(Collected data entries)
=== Section Start ===

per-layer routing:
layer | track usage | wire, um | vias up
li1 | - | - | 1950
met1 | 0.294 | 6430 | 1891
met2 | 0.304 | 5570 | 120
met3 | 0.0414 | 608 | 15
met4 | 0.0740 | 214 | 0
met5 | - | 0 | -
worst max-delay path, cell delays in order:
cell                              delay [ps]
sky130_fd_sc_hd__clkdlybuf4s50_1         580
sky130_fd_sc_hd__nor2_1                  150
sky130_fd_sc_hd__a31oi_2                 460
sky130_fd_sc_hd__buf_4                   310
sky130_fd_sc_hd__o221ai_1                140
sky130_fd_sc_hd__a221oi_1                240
[src/rtl/l2_arbiter.sv]
`default_nettype none
// ============================================================================
//  Module      : l2_arbiter
//  Description : Round-robin arbiter sharing the unified L2 port between the
//                I-side and D-side L1 caches. Latches the winning request,
//                holds it on the L2 port until l2_resp, routes the one-cycle
//                response back to the owner, and counts grants per side.
//  Revision    : 1.0  initial release
// ============================================================================
module l2_arbiter (
   input  logic         clk,
   input  logic         rst_n,
   // I-side L1
   input  logic         i_read,
   input  logic         i_write,
   input  logic [15:0]  i_address,
   input  logic [127:0] i_wdata,
   output logic         i_resp,
   output logic [127:0] i_rdata,
   // D-side L1
   input  logic         d_read,
   input  logic         d_write,
   input  logic [15:0]  d_address,
   input  logic [127:0] d_wdata,
   output logic         d_resp,
   output logic [127:0] d_rdata,
   // L2 port
   output logic         l2_read,
   output logic         l2_write,
   output logic [15:0]  l2_address,
   output logic [127:0] l2_wdata,
   input  logic         l2_resp,
   input  logic [127:0] l2_rdata,
   // grant counters
   output logic [15:0]  i_grants,
   output logic [15:0]  d_grants
);

   typedef enum logic [1:0] {
      ST_IDLE   = 2'd0,
      ST_BUSY_I = 2'd1,
      ST_BUSY_D = 2'd2
   } state_t;

   state_t         state_q,    state_d;
   logic           last_d_q,   last_d_d;    // 1: most recent grant went to D
   logic           op_write_q, op_write_d;
   logic [15:0]    addr_q,     addr_d;
   logic [127:0]   wdata_q,    wdata_d;
   logic [15:0]    i_grants_q, i_grants_d;
   logic [15:0]    d_grants_q, d_grants_d;

   logic           i_pend;
   logic           d_pend;

   assign i_pend = i_read | i_write;
   assign d_pend = d_read | d_write;

   // Arbitration, request latching and response steering.
   always_comb begin
      state_d    = state_q;
      last_d_d   = last_d_q;
      op_write_d = op_write_q;
      addr_d     = addr_q;
      wdata_d    = wdata_q;
      i_grants_d = i_grants_q;
      d_grants_d = d_grants_q;
      i_resp     = 1'b0;
      d_resp     = 1'b0;
      l2_read    = 1'b0;
      l2_write   = 1'b0;

      case (state_q)
         ST_IDLE: begin
            // I wins when alone, or on a tie if D was granted last.
            if (i_pend && (!d_pend || last_d_q)) begin
               state_d    = ST_BUSY_I;
               last_d_d   = 1'b0;
               op_write_d = i_write;   // read+write together counts as write
               addr_d     = i_address;
               wdata_d    = i_wdata;
               i_grants_d = i_grants_q + 16'd1;
            end else if (d_pend) begin
               state_d    = ST_BUSY_D;
               last_d_d   = 1'b1;
               op_write_d = d_write;
               addr_d     = d_address;
               wdata_d    = d_wdata;
               d_grants_d = d_grants_q + 16'd1;
            end
         end
         ST_BUSY_I: begin
            l2_read  = ~op_write_q;
            l2_write = op_write_q;
            if (l2_resp) begin
               i_resp  = 1'b1;
               state_d = ST_IDLE;
            end
         end
         ST_BUSY_D: begin
            l2_read  = ~op_write_q;
            l2_write = op_write_q;
            if (l2_resp) begin
               d_resp  = 1'b1;
               state_d = ST_IDLE;
            end
         end
         default: begin
            state_d = ST_IDLE;
         end
      endcase
   end

   assign l2_address = addr_q;
   assign l2_wdata   = wdata_q;
   assign i_rdata    = l2_rdata;
   assign d_rdata    = l2_rdata;
   assign i_grants   = i_grants_q;
   assign d_grants   = d_grants_q;

   // State registers; reset abandons any in-flight transaction.
   always_ff @(posedge clk) begin
      if (!rst_n) begin
         state_q    <= ST_IDLE;
         last_d_q   <= 1'b1;
         op_write_q <= 1'b0;
         addr_q     <= 16'h0000;
         wdata_q    <= 128'd0;
         i_grants_q <= 16'd0;
         d_grants_q <= 16'd0;
      end else begin
         state_q    <= state_d;
         last_d_q   <= last_d_d;
         op_write_q <= op_write_d;
         addr_q     <= addr_d;
         wdata_q    <= wdata_d;
         i_grants_q <= i_grants_d;
         d_grants_q <= d_grants_d;
      end
   end

endmodule
`default_nettype wire

[config.mk]
export PLATFORM = sky130hd
export DESIGN_NAME = l2_arbiter
export DESIGN_NICKNAME = d
export VERILOG_FILES = /design/src/rtl/l2_arbiter.sv
export SDC_FILE = /design/constraint.sdc
export NUM_CORES = 1
export LEC_CHECK = 0
export CAP_MARGIN = 30
export CELL_PAD_IN_SITES_DETAIL_PLACEMENT = 0
export CELL_PAD_IN_SITES_GLOBAL_PLACEMENT = 1
export CORE_AREA = 2 2 333 335
export DETAILED_ROUTE_END_ITERATION = 8
export DIE_AREA = 0 0 335 337
export GPL_TIMING_DRIVEN = 1
export PLACE_DENSITY = 0.5
export SYNTH_ARGS = -nofsm -noshare
export SYNTH_HDL_FRONTEND = slang
export SYNTH_SLANG_ARGS = --single-unit
[constraint.sdc]
create_clock -name clk -period 2.01 [get_ports clk]
set_input_delay 0.402 -clock clk [delete_from_list [all_inputs] [get_ports clk]]
set_output_delay 0.402 -clock clk [all_outputs]
set_load 0.05 [all_outputs]
==> results.ini <==
[outcome]
status = finished clean

[cells_and_area]
drive_gt1_share_pct = 13.5
fill_cells = 12700
final_common_cell = nand2_1
final_core_util_pct = 13.9
ff_latch_area_sq_um = 3610
area_growth_pct = 58.4
final_cell_mix = nand2_1, clkdlybuf4s50_1, dfxtp_1, o21ai_0, a31oi_1
final_nets = 1946
multi_input_area_sq_um = 3780

[synthesis]
postSynthCellCount = 1268
seq_area_frac_synth_pct = 37.5
synth_area_sq_um = 9610
synth_fp_nets = 1696
synthArstFlopShare_pct = 0
synthTopCellsByArea = dfxtp_1, buf_4, nand2_1
synth_seq_cells = 180
synth_top_area_share_pct = 37.5
yosysTopAreaCell = dfxtp_1
synthFlopType = dfxtp_1
syn_avg_cell_area_sq_um = 7.58
yosys_warnings = 0
synth_edf_count = 0
synthDistinctLibCells = 45

[clock_tree]
clkSlewWorstSetupHoldPaths_ns = 0.08
numCtsBuffers = 17
cts-htree-levels = 4
cts_hold_buf = 0
cts-root-buf = clkbuf_16
clock_path_buffers = 2
clk_latency_ns = 0.50
cts_tree = yes
clkSinkCount = 180

[floorplan]
dieArea_sq_um = 113000
start_util_pct = 8.77
ioPinCount = 859
die-width_um = 335
coreArea_sq_um = 110000
die_y_um = 337
rows = 122

[grt]
grt_pass1_vias = 9469
grt_overflow = 0
grt.total_usage_pct = 7.97
antenna_found_initial = 2
grt_pass1_wl_um = 64600
grt_max_degree = 82

[pwr]
vdd_drop_max_uv = 455
pwr-share-comb_pct = 47.7
power_frac_seq_pct = 29.3
clkPwrFrac_pct = 23.0
switching_share_pct = 46.2
leakage_nw = 5.97
internal_power_mw = 8.90
switchingPower_mw = 7.66
p_per_area_nw_per_um2 = 1090

[worst_setup_path]
reg2reg_to = i_grants[7]
worstPathArrival_ns = 1.51
crit_fanout = 6
worst_setup_path_start_kind = flop
ff2ff_setup_slack_ns = 0.19
r2r-start = last_d_q
ff2ff_path_depth = 5
worstSetupPathType = reg -> out
worstPathRequired_ns = 1.61
worst_setup_path_end_kind = output port

[route]
viasPerCell = 3.19
drc = 0
vias = 9425
antenna_left = 0
first_iter_violations = 354
drtPass1Iterations = 4
wirelength_um = 46400
wl_per_cell_um = 15.7

[sta]
finalHoldViolCount = 0
worst_slew_pin_slew_ns = 0.579
final_max_slew_viol_count = 0
fin_crit_sh_pct = 95.1
fin_skew_ns = 0.0113
fin_ws_ns = 0.0979
relSlewSlack_pct = 61.3
worst_hold_slack_ns = 0.372
setup_viol = 0
rsz0062_at_grt = no
max_clock_freq_mhz = 523
finalCriticalPeriod_ns = 1.91

[placed_design]
port_buffers = 474
dp_hpwl_um = 35900
dpl_worst_slack_ns = -0.346
gp_congestion = 0.733

[run]
cap_violations = 0

[worst_hold_path]
hp-class = in -> reg
hold_start = rst_n
hold-path-endpoint = l2_wdata[108]
whs_path_depth = 4
--- src/rtl/dsp48_mac_sched_if.sv ---
// Bundle of the sample, coefficient, result and DSP48 operand/control signals
// seen by dsp48_mac_sched (slave) and by the surrounding logic (master).
interface dsp48_mac_sched_if #(
    parameter int unsigned C_TAPS   = 16,
    parameter int unsigned C_DWIDTH = 18,
    parameter int unsigned C_CWIDTH = 18
);
    localparam int unsigned AW = (C_TAPS > 1) ? $clog2(C_TAPS) : 1;

    logic [C_DWIDTH-1:0] I_din;
    logic                I_din_valid;
    logic                O_din_ready;
    logic                I_coef_we;
    logic [AW-1:0]       I_coef_addr;
    logic [C_CWIDTH-1:0] I_coef_data;
    logic                O_coef_err;
    logic [29:0]         O_dsp_a;
    logic [17:0]         O_dsp_b;
    logic [7:0]          O_dsp_opmode;
    logic [4:0]          O_dsp_inmode;
    logic [3:0]          O_dsp_aluctl;
    logic [47:0]         I_dsp_p;
    logic [47:0]         O_dout;
    logic                O_dout_valid;
    logic                O_busy;

    modport slave (
        input  I_din, I_din_valid, I_coef_we, I_coef_addr, I_coef_data, I_dsp_p,
        output O_din_ready, O_coef_err, O_dsp_a, O_dsp_b, O_dsp_opmode,
               O_dsp_inmode, O_dsp_aluctl, O_dout, O_dout_valid, O_busy
    );

    modport master (
        output I_din, I_din_valid, I_coef_we, I_coef_addr, I_coef_data, I_dsp_p,
        input  O_din_ready, O_coef_err, O_dsp_a, O_dsp_b, O_dsp_opmode,
               O_dsp_inmode, O_dsp_aluctl, O_dout, O_dout_valid, O_busy
    );
endinterface
[config.mk]
export PLATFORM = sky130hd
export DESIGN_NAME = fft_input_framer_flat
export DESIGN_NICKNAME = d
export VERILOG_FILES = /design/src/rtl/fft_input_framer_if.sv /design/src/rtl/fft_input_framer.sv /design/src/flat_wrapper.sv
export SDC_FILE = /design/constraint.sdc
export NUM_CORES = 1
export LEC_CHECK = 0
export CAP_MARGIN = 20
export CELL_PAD_IN_SITES_DETAIL_PLACEMENT = 0
export CELL_PAD_IN_SITES_GLOBAL_PLACEMENT = 1
export CORE_AREA = 2 2 221 245
export CTS_CLUSTER_SIZE = 40
export DETAILED_ROUTE_END_ITERATION = 16
export DIE_AREA = 0 0 223 247
export PLACE_DENSITY = 0.73
export SLEW_MARGIN = 20
export SYNTH_ARGS = -nofsm -noshare
export SYNTH_HDL_FRONTEND = slang
export SYNTH_SLANG_ARGS = --single-unit
[constraint.sdc]
create_clock -name clk -period 3.1 [get_ports clk]
set_clock_uncertainty 0.1 [all_clocks]
set_input_delay 0.62 -clock clk [delete_from_list [all_inputs] [get_ports clk]]
set_output_delay 0.62 -clock clk [all_outputs]
set_load 0.02 [all_outputs]
[src/rtl/fft_input_framer_if.sv]
// Sample-in / frame-out bus of the FFT input framer.
// Latency: none, wires only.
// Backpressure: carries in_valid/in_ready and frame_valid/frame_ready.
// Ports: in_valid/in_ready/in_real/in_imag form the sample stream; frame_valid/frame_ready/
// frame_real/frame_imag form the frame stream; frame_count is the release counter.
// Modports: master = the environment (sample source and frame consumer), slave = the framer.
interface fft_input_framer_if #(
    parameter int N      = 8,
    parameter int DATA_W = 16
);
    logic                       in_valid;
    logic                       in_ready;
    logic [DATA_W-1:0]          in_real;
    logic [DATA_W-1:0]          in_imag;
    logic                       frame_valid;
    logic                       frame_ready;
    logic [N-1:0][DATA_W-1:0]   frame_real;
    logic [N-1:0][DATA_W-1:0]   frame_imag;
    logic [15:0]                frame_count;

    modport master (
        output in_valid, in_real, in_imag, frame_ready,
        input  in_ready, frame_valid, frame_real, frame_imag, frame_count
    );

    modport slave (
        input  in_valid, in_real, in_imag, frame_ready,
        output in_ready, frame_valid, frame_real, frame_imag, frame_count
    );
endinterface

[src/rtl/fft_input_framer.sv]
// Ping-pong framer: packs a complex sample stream into N-sample frames for the FFT core.
// Latency: frame_valid rises the cycle after the Nth sample of a frame is accepted.
// Backpressure: in_ready drops only while both banks hold unreleased frames.
// Ports: clk, rst (synchronous, active high); bus is the slave side of fft_input_framer_if.
module fft_input_framer #(
    parameter int N      = 8,
    parameter int DATA_W = 16,
    parameter int BITREV = 0
) (
    input  logic                clk,
    input  logic                rst,
    fft_input_framer_if.slave   bus
);
    localparam int              IDX_W    = (N > 1) ? $clog2(N) : 1;
    localparam logic [IDX_W-1:0] LAST_IDX = IDX_W'(N - 1);

    logic [DATA_W-1:0] re_q [2][N];
    logic [DATA_W-1:0] im_q [2][N];

    logic [1:0]       full_q, full_d;
    logic             wr_bank_q, wr_bank_d;
    logic             rd_bank_q, rd_bank_d;
    logic [IDX_W-1:0] wr_idx_q, wr_idx_d;
    logic [15:0]      frame_count_q, frame_count_d;

    logic             accept;
    logic             frame_done;
    logic             frame_rel;
    logic [IDX_W-1:0] wr_pos;

    logic [N-1:0][DATA_W-1:0] out_re;
    logic [N-1:0][DATA_W-1:0] out_im;

    function automatic logic [IDX_W-1:0] bitrev(input logic [IDX_W-1:0] v);
        logic [IDX_W-1:0] r;
        for (int k = 0; k < IDX_W; k++) begin
            r[k] = v[IDX_W-1-k];
        end
        return r;
    endfunction

    // The write bank is never full while being written, so in_ready only
    // depends on registered state.
    assign bus.in_ready    = !full_q[wr_bank_q];
    assign bus.frame_valid = full_q[rd_bank_q];
    assign bus.frame_count = frame_count_q;

    assign accept     = bus.in_valid && !full_q[wr_bank_q];
    assign frame_done = accept && (wr_idx_q == LAST_IDX);
    assign frame_rel  = full_q[rd_bank_q] && bus.frame_ready;
    assign wr_pos     = (BITREV != 0) ? bitrev(wr_idx_q) : wr_idx_q;

    always_comb begin
        out_re = '0;
        out_im = '0;
        for (int k = 0; k < N; k++) begin
            out_re[k] = re_q[rd_bank_q][k];
            out_im[k] = im_q[rd_bank_q][k];
        end
    end

    assign bus.frame_real = out_re;
    assign bus.frame_imag = out_im;

    // Completion and release always hit different banks, so both updates
    // to full can be applied independently in the same cycle.
    always_comb begin
        full_d        = full_q;
        wr_bank_d     = wr_bank_q;
        rd_bank_d     = rd_bank_q;
        wr_idx_d      = wr_idx_q;
        frame_count_d = frame_count_q;
        if (accept) begin
            wr_idx_d = wr_idx_q + IDX_W'(1);
        end
        if (frame_done) begin
            full_d[wr_bank_q] = 1'b1;
            wr_bank_d         = !wr_bank_q;
            wr_idx_d          = '0;
        end
        if (frame_rel) begin
            full_d[rd_bank_q] = 1'b0;
            rd_bank_d         = !rd_bank_q;
            frame_count_d     = frame_count_q + 16'd1;
        end
    end

    always_ff @(posedge clk) begin
        if (rst) begin
            full_q        <= '0;
            wr_bank_q     <= 1'b0;
            rd_bank_q     <= 1'b0;
            wr_idx_q      <= '0;
            frame_count_q <= '0;
        end else begin
            full_q        <= full_d;
            wr_bank_q     <= wr_bank_d;
            rd_bank_q     <= rd_bank_d;
            wr_idx_q      <= wr_idx_d;
            frame_count_q <= frame_count_d;
        end
    end

    always_ff @(posedge clk) begin
        if (rst) begin
            for (int b = 0; b < 2; b++) begin
                for (int k = 0; k < N; k++) begin
                    re_q[b][k] <= '0;
                    im_q[b][k] <= '0;
                end
            end
        end else if (accept) begin
            re_q[wr_bank_q][wr_pos] <= bus.in_real;
            im_q[wr_bank_q][wr_pos] <= bus.in_imag;
        end
    end
endmodule

[src/flat_wrapper.sv]
// flat-port wrapper written by rule: the top's interface ports become plain ports
module fft_input_framer_flat 
#(
    parameter int N      = 8,
    parameter int DATA_W = 16,
    parameter int BITREV = 0
)
  (clk, rst, bus_in_valid, bus_in_real, bus_in_imag, bus_frame_ready, bus_in_ready, bus_frame_valid, bus_frame_real, bus_frame_imag, bus_frame_count);
  fft_input_framer_if #(.N(N), .DATA_W(DATA_W)) bus_i ();
  input  logic clk;
  input  logic rst;
  input wire logic [$bits(bus_i.in_valid)-1:0] bus_in_valid;
  input wire logic [$bits(bus_i.in_real)-1:0] bus_in_real;
  input wire logic [$bits(bus_i.in_imag)-1:0] bus_in_imag;
  input wire logic [$bits(bus_i.frame_ready)-1:0] bus_frame_ready;
  output wire logic [$bits(bus_i.in_ready)-1:0] bus_in_ready;
  output wire logic [$bits(bus_i.frame_valid)-1:0] bus_frame_valid;
  output wire logic [$bits(bus_i.frame_real)-1:0] bus_frame_real;
  output wire logic [$bits(bus_i.frame_imag)-1:0] bus_frame_imag;
  output wire logic [$bits(bus_i.frame_count)-1:0] bus_frame_count;
  assign bus_i.in_valid = bus_in_valid;
  assign bus_i.in_real = bus_in_real;
  assign bus_i.in_imag = bus_in_imag;
  assign bus_i.frame_ready = bus_frame_ready;
  assign bus_in_ready = bus_i.in_ready;
  assign bus_frame_valid = bus_i.frame_valid;
  assign bus_frame_real = bus_i.frame_real;
  assign bus_frame_imag = bus_i.frame_imag;
  assign bus_frame_count = bus_i.frame_count;
  fft_input_framer #(.N(N), .DATA_W(DATA_W), .BITREV(BITREV)) u_core (.clk(clk), .rst(rst), .bus(bus_i));
endmodule
==> run summary, run 1 <==
• setup repair after global routing missed its margin: yes
• signal arrival time at the worst endpoint: 2.40 ns
• share of flip-flops with an asynchronous set or reset: 0
• relative contribution of combinational cells to total power: 0.075
• cell type of the slowest stage on the worst timing path: sky130_fd_sc_hd__dfxtp_4
• clock latency of the later-clocked register in the worst-skew pair: 0.59 ns
• H-tree Lvls: 2
• Clock Tree Root: sky130_fd_sc_hd__clkbuf_16
• Detail Route Antenna Nets: 0
• leakage power figure: 10.77 nW
• number of rows in the core area: 89
• part of the total power dissipated in sequential elements: 0.533
• result of the run: finished with violations
• PwrDens: 559.1 nW/um^2
• proportion of power drawn by the clock network: 0.392
• maximum clock insertion buffer count: 3
• global router's overall resource usage: 0.2153
• final routed wire length divided by cell count: 25.41 um
• most frequent cells in the layout: 512 x sky130_fd_sc_hd__edfxtp_1, 289 x sky130_fd_sc_hd__and2_1, 258 x sky130_fd_sc_hd__mux2_2
• internal power: 12.18 mW
• number of antenna violations at the first check in global routing: 6
• most used flip-flop cell after synthesis: sky130_fd_sc_hd__edfxtp_1
• Worst path max stage delay: 0.50 ns
• TritonCTS clock tree: yes
• TritonCTS Buffers: 52
• synthesized area per cell: 16.72 sq um
• crit path capture type: output port
• PortBufs: 309
• endpoint required time on the critical path: 2.38 ns
• starting utilization of the core area: 0.4136
• total power draw: 15.64 mW
• Post-synth EDFFs: 512
• most common library cell in the layout ignoring fill and taps: sky130_fd_sc_hd__edfxtp_1
• global-route wire length before repair: 85.75 mm
• area of the mapped netlist: 21,880 sq um
• critical path, cell by cell: buf_16, mux2_2, dlygate4sd2_1
• area of the die: 55,080 sq um
• I/O pins: 310
• clock-pin transition on the worst setup and hold timing paths: 0.06 ns
• First DRT Iteration DRCs: 1,023
• worst setup path class: flop to output port
• buffers plus inverters on the worst setup path: 2
• critical path's top delay family: buffers and inverters
• Final Hold Violating Endpoints: 0
• failing checks: setup timing
• sequential cell area: 15,860 sq um
• Max VDD drop: 0.3513 mV
• via count of the routed design: 12,370
• Remaining Overflow, GRT: 0
• crit start category: flop
• slew of the pin with the lowest slew margin: 0.5713 ns
• TritonCTS Sinks: 536
• setup violators final: 5
• instance count after placement with tap cells included: 2,290
• switching portion of total power: 0.2216
• share of synthesized area occupied by flip-flops and latches: 0.7248
• final cycle utilization of the critical path: 1.008
• Worst Setup Slack, final: -0.02427 ns
• number of detailed-routing iterations run before antenna repair: 7
• HPWL Detailed: 38.88 mm
• register bit count reported by yosys: 536
• GPL Wtd Cong: 0.7782
• Final Net Count: 1,705
• relative slew slack: 0.6191
• non-filler instance count after layout: 2,386
• via count of the first global-routing pass: 12,520
• fraction of layout instances using a drive strength above 1: 0.2648
• Highest Clock Rate: 320.1 MHz
• Total Routed Length: 60.62 mm
• y dimension of the die: 247 um
• multi-input gate area in the final layout: 5872 sq um
• area added between synthesis and finish: 27.91%
• DR DRC count: 0
• top fanout value on the critical path: 92
• largest net degree at the start of global routing: 93
• vias per inst: 5.183
• max cap viols: 0
• post-synth cell types: 35
• total nets after synthesis: 1,347
• number of standard cells after synthesis: 1,308
• total negative setup slack: -0.04862 ns
• NetSw: 3.467 mW
• width of the chip: 223 um
• Min-Delay Path Class: flop to flop
• Fillers: 4,235
• total core area: 52,890 sq um
• minimum clock period after layout: 3.124 ns
• yosys synthesis warning count: 0
• count of final max-slew check failures: 0
## final cells by class
cell class	count	share of cell area
clock inverter	31	0.01006
timing repair buffer	368	0.1346
clock buffer	60	0.04758
multi-input combinational	704	0.2098
antenna	1	0.00008943
sequential	536	0.5668
inverter	4	0.0005366
tap	682	0.03050
## cells in the mapped netlist (2+ instances only)
cell	instances	area share
sky130_fd_sc_hd__and3_1	3	0.00086
sky130_fd_sc_hd__and2_1	289	0.083
sky130_fd_sc_hd__clkbuf_2	6	0.0014
sky130_fd_sc_hd__edfxtp_1	512	0.70
sky130_fd_sc_hd__a31oi_1	2	0.00057
sky130_fd_sc_hd__nor2b_1	3	0.00086
sky130_fd_sc_hd__nor3_1	7	0.0016
sky130_fd_sc_hd__nand4_1	4	0.0011
sky130_fd_sc_hd__a31o_2	5	0.0020
sky130_fd_sc_hd__nor2_1	20	0.0034
sky130_fd_sc_hd__a21oi_1	10	0.0023
sky130_fd_sc_hd__o21ai_0	4	0.00092
sky130_fd_sc_hd__o21bai_1	4	0.0014
sky130_fd_sc_hd__nand3_1	8	0.0018
sky130_fd_sc_hd__mux2_2	259	0.13
sky130_fd_sc_hd__nand2b_1	2	0.00057
sky130_fd_sc_hd__clkbuf_1	57	0.0098
sky130_fd_sc_hd__dfxtp_1	24	0.022
sky130_fd_sc_hd__nor4b_4	3	0.0033
sky130_fd_sc_hd__and2_2	34	0.012
sky130_fd_sc_hd__or3_1	5	0.0014
sky130_fd_sc_hd__ha_1	3	0.0017
sky130_fd_sc_hd__or2_2	8	0.0023
sky130_fd_sc_hd__nand2_1	15	0.0026
sky130_fd_sc_hd__nand3b_1	2	0.00069
sky130_fd_sc_hd__inv_1	4	0.00069
sky130_fd_sc_hd__xor2_1	5	0.0020
sky130_fd_sc_hd__xnor2_1	3	0.0012
## per-stage QoR
stage | hold WS (ns) | cell area, sq um | utilization | setup slack [ns]
floorplan | 0.3978 | 21880 | - | -0.2726
global placement | 0.3843 | 26380 | 0.4987 | 0.1204
detailed placement | 0.3984 | 26380 | 0.4987 | 0.1188
CTS | 0.4100 | 27840 | 0.5263 | -0.05572
global route | 0.4231 | 27980 | 0.5290 | -0.03913
finish | 0.4047 | 27980 | 0.5290 | -0.02427
## final timing paths
| kind | startpoint | endpoint | slack (ns) | cells past startpoint |
|---|---|---|---|---|
| worst max-delay path | flop | bus_frame_imag[15] | -0.02 | 3 |
| worst min-delay path | u_core.bus.frame_count[1] | u_core.bus.frame_count[1] | 0.40 | 2 |
| worst max register to register | u_core.wr_bank_q | u_core.re_q[1][43] | 0.56 | 5 |
| worst min register to register | u_core.bus.frame_count[1] | u_core.bus.frame_count[1] | 0.40 | 2 |
## sequential cells by signal, indices dropped and copies added, names as in the netlist, named ones only
signal                  flops
u_core.im_q               256
u_core.re_q               256
u_core.wr_idx_q             3
u_core.full_q               2
u_core.wr_bank_q            1
u_core.bus.frame_count     16
u_core.rd_bank_q            1
## power by group through the flow
stage               clock, mW  combinational [mW]  sequential (mW)
finish                   6.13                1.18             8.33
global placement            0                1.24             8.47
CTS                      6.22                1.20             8.33
global route             6.50                1.24             8.36
detailed placement          0                1.25             8.48
floorplan                   0               0.531             8.46
## cell families (layout without fill, tap and decap cells)
kind of cell | after synthesis | after routing | synth area share
and+or+nand+nor | 407 | 407 | 0.1167
buffers and inverters | 68 | 463 | 0.01201
other | 0 | 1 | 0
DFF | 536 | 536 | 0.7248
adders and majority gates | 3 | 3 | 0.001716
AOI/OAI and AO/OA | 25 | 25 | 0.007149
xor gates and xnor gates | 8 | 8 | 0.003203
muxes | 261 | 261 | 0.1344
## per-layer routing
metal	wire length, um	GRT usage	up-vias
met5	0	0	-
met2	29490	0.3562	406
li1	-	-	5521
met3	3571	0.03802	84
met1	26010	0.2913	6356
met4	1542	0.06573	0
## what timing repair did
item | CTS | global route
pin swaps | 0 | 0
endpoints found under the setup margin | 178 | 121
hold buffers | 0 | 0
resized for setup | 138 | 23
cloned | 0 | 3
setup buffers | 0 | 1
## worst min-delay path, delay by kind of cell, from the launching register on
family,cells,cell delay (ns)
flip-flops,1,0.34
AO/OA/AOI/OAI,1,0.05
AND/OR/NAND/NOR,1,0.07
(Power assumes the default switching activity.)
==> inputs of run 2 (changes only) <==
--- a/config.mk
+++ b/config.mk
@@ -12,6 +12,7 @@
 export CTS_CLUSTER_SIZE = 40
 export DETAILED_ROUTE_END_ITERATION = 16
 export DIE_AREA = 0 0 223 247
+export GPL_ROUTABILITY_DRIVEN = 0
 export PLACE_DENSITY = 0.73
 export SLEW_MARGIN = 20
 export SYNTH_ARGS = -nofsm -noshare
==> results of run 2 <==
No change in the layout: final DEF, timing and power equal those of run 1.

=== Section End ===

Exercise description —
Check the lines above and copy each one that includes "added".

Output below —
• area added between synthesis and finish: 27.91%
## sequential cells by signal, indices dropped and copies added, names as in the netlist, named ones only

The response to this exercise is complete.